Stored data:
**********

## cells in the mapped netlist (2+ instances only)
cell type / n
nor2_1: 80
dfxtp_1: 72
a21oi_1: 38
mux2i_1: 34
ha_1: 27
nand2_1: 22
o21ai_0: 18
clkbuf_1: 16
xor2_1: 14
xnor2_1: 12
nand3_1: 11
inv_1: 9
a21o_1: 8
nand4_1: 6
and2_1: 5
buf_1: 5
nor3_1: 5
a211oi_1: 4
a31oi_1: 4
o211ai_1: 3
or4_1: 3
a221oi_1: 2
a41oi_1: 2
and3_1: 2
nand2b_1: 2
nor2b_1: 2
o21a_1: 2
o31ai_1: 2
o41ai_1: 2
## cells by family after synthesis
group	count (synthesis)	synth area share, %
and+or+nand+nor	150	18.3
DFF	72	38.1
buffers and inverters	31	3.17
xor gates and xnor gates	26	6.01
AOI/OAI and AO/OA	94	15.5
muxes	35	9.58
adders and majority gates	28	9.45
$ cat src/rtl/ccd_lt_pkg.sv
package ccd_lt_pkg;
  localparam int LEAD_PIX  = 33;
  localparam int OB_START  = 13;
  localparam int OB_LEN    = 18;
  localparam int TRAIL_PIX = 6;

  typedef enum logic [1:0] {
    TAG_DUMMY = 2'd0,
    TAG_OB    = 2'd1,
    TAG_EFF   = 2'd2
  } pix_tag_e;

  typedef enum logic [1:0] {
    ST_PRE  = 2'd0,
    ST_ROG  = 2'd1,
    ST_POST = 2'd2,
    ST_RUN  = 2'd3
  } seq_st_e;
endpackage

$ cat src/rtl/ccd_lt_seq.sv
module ccd_lt_seq
  import ccd_lt_pkg::*;
#(
  parameter int CLK_DIV  = 26,
  parameter int ROG_W    = 125,
  parameter int GUARD    = 125,
  parameter int LINE_MIN = 2087,
  parameter int PW       = 16,
  localparam int DW      = $clog2(CLK_DIV),
  localparam int CW      = $clog2(((ROG_W > GUARD) ? ROG_W : GUARD) + 1)
) (
  input  logic          clk,
  input  logic          rst,
  input  logic [PW-1:0] period_i,
  input  logic [PW-1:0] release_i,
  input  logic          mode_i,
  output seq_st_e       st_o,
  output logic [DW-1:0] dcnt_o,
  output logic [PW-1:0] pix_o,
  output logic [PW-1:0] period_q_o,
  output logic [PW-1:0] release_q_o,
  output logic          mode_q_o
);
  localparam logic [CW-1:0] GUARD_LAST = CW'(GUARD - 1);
  localparam logic [CW-1:0] ROG_LAST   = CW'(ROG_W - 1);
  localparam logic [DW-1:0] DIV_LAST   = DW'(CLK_DIV - 1);
  localparam logic [PW-1:0] MIN_P      = PW'(LINE_MIN);

  seq_st_e       st_q;
  logic [CW-1:0] cnt_q;
  logic [DW-1:0] dcnt_q;
  logic [PW-1:0] pix_q, p_q, r_q;
  logic          m_q;
  logic [PW-1:0] p_eff;

  assign p_eff = (period_i < MIN_P) ? MIN_P : period_i;

  always_ff @(posedge clk) begin
    if (rst) begin
      st_q   <= ST_PRE;
      cnt_q  <= '0;
      dcnt_q <= '0;
      pix_q  <= '0;
      p_q    <= MIN_P;
      r_q    <= '0;
      m_q    <= 1'b0;
    end else begin
      unique case (st_q)
        ST_PRE: begin
          if (cnt_q == GUARD_LAST) begin
            st_q  <= ST_ROG;
            cnt_q <= '0;
            p_q   <= p_eff;
            r_q   <= release_i;
            m_q   <= mode_i;
          end else begin
            cnt_q <= cnt_q + 1'b1;
          end
        end
        ST_ROG: begin
          if (cnt_q == ROG_LAST) begin
            st_q  <= ST_POST;
            cnt_q <= '0;
          end else begin
            cnt_q <= cnt_q + 1'b1;
          end
        end
        ST_POST: begin
          if (cnt_q == GUARD_LAST) begin
            st_q   <= ST_RUN;
            cnt_q  <= '0;
            dcnt_q <= '0;
            pix_q  <= '0;
          end else begin
            cnt_q <= cnt_q + 1'b1;
          end
        end
        default: begin
          if (dcnt_q == DIV_LAST) begin
            dcnt_q <= '0;
            if (pix_q == p_q - PW'(1)) begin
              st_q  <= ST_PRE;
              pix_q <= '0;
            end else begin
              pix_q <= pix_q + 1'b1;
            end
          end else begin
            dcnt_q <= dcnt_q + 1'b1;
          end
        end
      endcase
    end
  end

  assign st_o        = st_q;
  assign dcnt_o      = dcnt_q;
  assign pix_o       = pix_q;
  assign period_q_o  = p_q;
  assign release_q_o = r_q;
  assign mode_q_o    = m_q;

  // settings move only while waiting for the transfer pulse
  assert_cfg_hold_R11: assert property (@(posedge clk) disable iff (rst)
    (st_q != ST_PRE) |=> ($stable(m_q) && $stable(p_q) && $stable(r_q)));

  // latched period never below the frame length
  assert_period_floor_R3: assert property (@(posedge clk) disable iff (rst)
    (st_q == ST_RUN) |-> (p_q >= MIN_P));
endmodule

**********

* [ASSIGNMENT]
The response must restate every entry word for word.

* [ANSWER TO THE EXERCISE]
## cells in the mapped netlist (2+ instances only)
cell type / n
nor2_1: 80
dfxtp_1: 72
a21oi_1: 38
mux2i_1: 34
ha_1: 27
nand2_1: 22
o21ai_0: 18
clkbuf_1: 16
xor2_1: 14
xnor2_1: 12
nand3_1: 11
inv_1: 9
a21o_1: 8
nand4_1: 6
and2_1: 5
buf_1: 5
nor3_1: 5
a211oi_1: 4
a31oi_1: 4
o211ai_1: 3
or4_1: 3
a221oi_1: 2
a41oi_1: 2
and3_1: 2
nand2b_1: 2
nor2b_1: 2
o21a_1: 2
o31ai_1: 2
o41ai_1: 2
## cells by family after synthesis
group	count (synthesis)	synth area share, %
and+or+nand+nor	150	18.3
DFF	72	38.1
buffers and inverters	31	3.17
xor gates and xnor gates	26	6.01
AOI/OAI and AO/OA	94	15.5
muxes	35	9.58
adders and majority gates	28	9.45
$ cat src/rtl/ccd_lt_pkg.sv
package ccd_lt_pkg;
  localparam int LEAD_PIX  = 33;
  localparam int OB_START  = 13;
  localparam int OB_LEN    = 18;
  localparam int TRAIL_PIX = 6;

  typedef enum logic [1:0] {
    TAG_DUMMY = 2'd0,
    TAG_OB    = 2'd1,
    TAG_EFF   = 2'd2
  } pix_tag_e;

  typedef enum logic [1:0] {
    ST_PRE  = 2'd0,
    ST_ROG  = 2'd1,
    ST_POST = 2'd2,
    ST_RUN  = 2'd3
  } seq_st_e;
endpackage

$ cat src/rtl/ccd_lt_seq.sv
module ccd_lt_seq
  import ccd_lt_pkg::*;
#(
  parameter int CLK_DIV  = 26,
  parameter int ROG_W    = 125,
  parameter int GUARD    = 125,
  parameter int LINE_MIN = 2087,
  parameter int PW       = 16,
  localparam int DW      = $clog2(CLK_DIV),
  localparam int CW      = $clog2(((ROG_W > GUARD) ? ROG_W : GUARD) + 1)
) (
  input  logic          clk,
  input  logic          rst,
  input  logic [PW-1:0] period_i,
  input  logic [PW-1:0] release_i,
  input  logic          mode_i,
  output seq_st_e       st_o,
  output logic [DW-1:0] dcnt_o,
  output logic [PW-1:0] pix_o,
  output logic [PW-1:0] period_q_o,
  output logic [PW-1:0] release_q_o,
  output logic          mode_q_o
);
  localparam logic [CW-1:0] GUARD_LAST = CW'(GUARD - 1);
  localparam logic [CW-1:0] ROG_LAST   = CW'(ROG_W - 1);
  localparam logic [DW-1:0] DIV_LAST   = DW'(CLK_DIV - 1);
  localparam logic [PW-1:0] MIN_P      = PW'(LINE_MIN);

  seq_st_e       st_q;
  logic [CW-1:0] cnt_q;
  logic [DW-1:0] dcnt_q;
  logic [PW-1:0] pix_q, p_q, r_q;
  logic          m_q;
  logic [PW-1:0] p_eff;

  assign p_eff = (period_i < MIN_P) ? MIN_P : period_i;

  always_ff @(posedge clk) begin
    if (rst) begin
      st_q   <= ST_PRE;
      cnt_q  <= '0;
      dcnt_q <= '0;
      pix_q  <= '0;
      p_q    <= MIN_P;
      r_q    <= '0;
      m_q    <= 1'b0;
    end else begin
      unique case (st_q)
        ST_PRE: begin
          if (cnt_q == GUARD_LAST) begin
            st_q  <= ST_ROG;
            cnt_q <= '0;
            p_q   <= p_eff;
            r_q   <= release_i;
            m_q   <= mode_i;
          end else begin
            cnt_q <= cnt_q + 1'b1;
          end
        end
        ST_ROG: begin
          if (cnt_q == ROG_LAST) begin
            st_q  <= ST_POST;
            cnt_q <= '0;
          end else begin
            cnt_q <= cnt_q + 1'b1;
          end
        end
        ST_POST: begin
          if (cnt_q == GUARD_LAST) begin
            st_q   <= ST_RUN;
            cnt_q  <= '0;
            dcnt_q <= '0;
            pix_q  <= '0;
          end else begin
            cnt_q <= cnt_q + 1'b1;
          end
        end
        default: begin
          if (dcnt_q == DIV_LAST) begin
            dcnt_q <= '0;
            if (pix_q == p_q - PW'(1)) begin
              st_q  <= ST_PRE;
              pix_q <= '0;
            end else begin
              pix_q <= pix_q + 1'b1;
            end
          end else begin
            dcnt_q <= dcnt_q + 1'b1;
          end
        end
      endcase
    end
  end

  assign st_o        = st_q;
  assign dcnt_o      = dcnt_q;
  assign pix_o       = pix_q;
  assign period_q_o  = p_q;
  assign release_q_o = r_q;
  assign mode_q_o    = m_q;

  // settings move only while waiting for the transfer pulse
  assert_cfg_hold_R11: assert property (@(posedge clk) disable iff (rst)
    (st_q != ST_PRE) |=> ($stable(m_q) && $stable(p_q) && $stable(r_q)));

  // latched period never below the frame length
  assert_period_floor_R3: assert property (@(posedge clk) disable iff (rst)
    (st_q == ST_RUN) |-> (p_q >= MIN_P));
endmodule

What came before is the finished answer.